Have you heard of Financial Ratios? Financial Ratios are comparisons of financial statements in order to determine certain financial conditions.

According to Kasmir, financial ratios are activities that compare the numbers in the financial statements. Comparisons can be made between one component and a component in one financial statement or between components that exist between financial statements. Then, the compared numbers can be numbers in one period or several periods."[1]

And it turns out, financial ratios are not only used to measure a company's finances. Financial ratios can also be used to measure the level of one's personal financial health as well.

Usually in a financial checkup we analyze our financial ratios to determine whether our current finances are healthy or not.

This time let's discuss together some financial ratios that can be used to check your personal finances!

1. Liquidity Ratio

Liquidity ratio is a ratio used to measure how much liquid assets compared to monthly expenses and the overall assets you have.

And liquid assets are assets that are easily liquidated if we need cash at any time. Some examples of liquid assets are savings, mutual funds, and precious metals.

The ideal liquidity ratio is 3-6 months of monthly expenses. For example, if your monthly expenses are 3 million rupiah, then the total liquid assets you should have are around 9-18 million rupiah.

2. Debt Ratio

Debt ratio is a comparison between the debt you have and your income in a certain period of time.
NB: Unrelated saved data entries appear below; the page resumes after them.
## config.mk

```make
export PLATFORM = sky130hd
export DESIGN_NAME = lcd1602_controller
export DESIGN_NICKNAME = d
export VERILOG_FILES = /design/src/rtl/lcd1602_controller.sv
export SDC_FILE = /design/constraint.sdc
export NUM_CORES = 1
export LEC_CHECK = 0
export ABC_CLOCK_PERIOD_IN_PS = 1940
export CAP_MARGIN = 20
export CORE_UTILIZATION = 42
export CTS_BUF_LIST = sky130_fd_sc_hd__clkbuf_8
export DETAILED_ROUTE_END_ITERATION = 10
export GPL_TIMING_DRIVEN = 0
export SYNTH_ARGS = -nofsm -noshare
export SYNTH_HDL_FRONTEND = slang
export SYNTH_SLANG_ARGS = --single-unit
```

## constraint.sdc

```tcl
create_clock -name clk -period 1.94 [get_ports clk]
set_input_delay 0.582 -clock clk [delete_from_list [all_inputs] [get_ports clk]]
set_output_delay 0.582 -clock clk [all_outputs]
set_load 0.01 [all_outputs]
```

## src/rtl/lcd1602_controller.sv

```systemverilog
// rtl/lcd1602_controller.sv - HD44780 16x2 LCD write-only driver (8-bit mode)
//
// After reset and ready_i, initialises the LCD, loads NUM_CHARS custom glyphs
// into CGRAM from an internal ROM, then prints codes 0..NUM_CHARS-1 on line 1.
// Every bus write spans two ticks: E high with rs/data driven, then E low with
// rs/data held, so the LCD latches stable data on the falling edge of E.
//
// Ports:
//   clk     in   system clock
//   reset   in   synchronous active-low reset
//   ready_i in   start enable, sampled in IDLE and DONE
//   rs      out  0 = command, 1 = data
//   rw      out  tied 0, write only
//   enable  out  LCD E strobe
//   data    out  LCD DB7..DB0
module lcd1602_controller #(
    parameter int NUM_COMMANDS     = 3,
    parameter int NUM_DATA_ALL     = 56,
    parameter int NUM_DATA_PERCHAR = 8,
    parameter int NUM_CHARS        = 7,
    parameter int COUNT_MAX        = 50
) (
    input  logic       clk,
    input  logic       reset,
    input  logic       ready_i,
    output logic       rs,
    output logic       rw,
    output logic       enable,
    output logic [7:0] data
);

    localparam int IDX_W = $clog2(NUM_DATA_ALL + 1);
    localparam int CNT_W = (COUNT_MAX > 1) ? $clog2(COUNT_MAX) : 1;

    typedef enum logic [2:0] {
        S_IDLE, S_CMD, S_CGADDR, S_CGDATA, S_DDADDR, S_CHARS, S_DONE
    } state_t;

    // Smiling face spread over 7 cells: outline, eyes, nose and a mouth
    // curving along the bottom rows. Byte k = glyph k/8, row k%8.
    localparam logic [7:0] ROM [0:55] = '{
        8'h01, 8'h02, 8'h04, 8'h08, 8'h08, 8'h04, 8'h02, 8'h01,
        8'h1F, 8'h00, 8'h06, 8'h06, 8'h00, 8'h10, 8'h0C, 8'h03,
        8'h1F, 8'h00, 8'h00, 8'h00, 8'h00, 8'h00, 8'h00, 8'h1F,
        8'h1F, 8'h00, 8'h00, 8'h04, 8'h04, 8'h00, 8'h00, 8'h1F,
        8'h1F, 8'h00, 8'h00, 8'h00, 8'h00, 8'h00, 8'h00, 8'h1F,
        8'h1F, 8'h00, 8'h0C, 8'h0C, 8'h00, 8'h01, 8'h06, 8'h18,
        8'h10, 8'h08, 8'h04, 8'h02, 8'h02, 8'h04, 8'h08, 8'h10
    };

    state_t           state_q, state_d;
    logic [CNT_W-1:0] cnt_q, cnt_d;
    logic [IDX_W-1:0] idx_q, idx_d;
    logic             phase_q, phase_d;   // 0: next tick raises E, 1: next tick drops E
    logic             rs_q, rs_d;
    logic             en_q, en_d;
    logic [7:0]       data_q, data_d;

    logic             tick;
    logic             wr_rs;
    logic [7:0]       wr_data;
    logic             wr_last;
    state_t           wr_next;

    always_ff @(posedge clk) begin
        if (!reset) begin
            state_q <= S_IDLE;
            cnt_q   <= '0;
            idx_q   <= '0;
            phase_q <= 1'b0;
            rs_q    <= 1'b0;
            en_q    <= 1'b0;
            data_q  <= 8'h00;
        end else begin
            state_q <= state_d;
            cnt_q   <= cnt_d;
            idx_q   <= idx_d;
            phase_q <= phase_d;
            rs_q    <= rs_d;
            en_q    <= en_d;
            data_q  <= data_d;
        end
    end

    // Byte to write for the current state/index and where to go after it
    always_comb begin
        wr_rs   = 1'b0;
        wr_data = 8'h00;
        wr_last = 1'b1;
        wr_next = S_DONE;
        case (state_q)
            S_CMD: begin
                case (idx_q)
                    IDX_W'(0): wr_data = 8'h38;
                    IDX_W'(1): wr_data = 8'h0C;
                    default:   wr_data = 8'h01;
                endcase
                wr_last = (idx_q == IDX_W'(NUM_COMMANDS - 1));
                wr_next = S_CGADDR;
            end
            S_CGADDR: begin
                wr_data = 8'h40;
                wr_next = S_CGDATA;
            end
            S_CGDATA: begin
                wr_rs   = 1'b1;
                wr_data = ROM[idx_q];
                wr_last = (idx_q == IDX_W'(NUM_DATA_ALL - 1));
                wr_next = S_DDADDR;
            end
            S_DDADDR: begin
                wr_data = 8'h80;
                wr_next = S_CHARS;
            end
            S_CHARS: begin
                wr_rs   = 1'b1;
                wr_data = 8'(idx_q);
                wr_last = (idx_q == IDX_W'(NUM_CHARS - 1));
                wr_next = S_DONE;
            end
            default: ;
        endcase
    end

    always_comb begin
        tick    = (cnt_q == CNT_W'(COUNT_MAX - 1));
        cnt_d   = tick ? '0 : cnt_q + 1'b1;
        state_d = state_q;
        idx_d   = idx_q;
        phase_d = phase_q;
        rs_d    = rs_q;
        en_d    = en_q;
        data_d  = data_q;
        if (tick) begin
            case (state_q)
                S_IDLE: if (ready_i) state_d = S_CMD;
                S_DONE: if (!ready_i) state_d = S_IDLE;
                default: begin
                    if (!phase_q) begin
                        rs_d    = wr_rs;
                        data_d  = wr_data;
                        en_d    = 1'b1;
                        phase_d = 1'b1;
                    end else begin
                        // rs/data held through this tick so they straddle the E fall
                        en_d    = 1'b0;
                        phase_d = 1'b0;
                        if (wr_last) begin
                            state_d = wr_next;
                            idx_d   = '0;
                        end else begin
                            idx_d = idx_q + 1'b1;
                        end
                    end
                end
            endcase
        end
    end

    assign rs     = rs_q;
    assign rw     = 1'b0;
    assign enable = en_q;
    assign data   = data_q;

endmodule

```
Healthy finances usually have a debt ratio of no more than 30% of income. For example, if you have a mortgage and vehicle installment totaling Rp5,000,000 per month, while your monthly income is Rp15,000,000. Then your current debt ratio is 30%, which is the maximum.

Our advice, if it's 30% like the case above, don't take on more debt until you pay off one of the installments, or if your income has increased.

This debt ratio is very important to maintain your financial condition. If the debt ratio is more than 30%, then it is feared that later you will have difficulty paying your debt.

When the debt ratio is too large, it will also interfere with the budget for you and your family's needs, and even make you have difficulties in the future.

3. Saving Ratio

The saving ratio is the ratio between the amount of savings to total income. Usually in making financial planning, the ideal savings ratio is 10%-20% of total income.

For example, if you earn 10 million per month, then at least you have to save 1-2 million per month.

Try to save at the beginning of the month, when you first get a salary. So, please save before spending the money on your daily needs.

4. Investment Ratio

The investment ratio is measured by comparing the amount of money invested with the total income.

The higher the investment ratio, the better your financial health. Although actually, this investment ratio is a little difficult to achieve for beginners because usually investments are made after all needs have been met.

In investing itself, you need more knowledge in risk management, choosing investment instruments, determining the amount of investment, and others. Don't let yourself forget about other basic needs just because of investing.

So those are the four financial ratios that you can use in checking your financial condition. Try checking now, is your financial condition healthy or having trouble?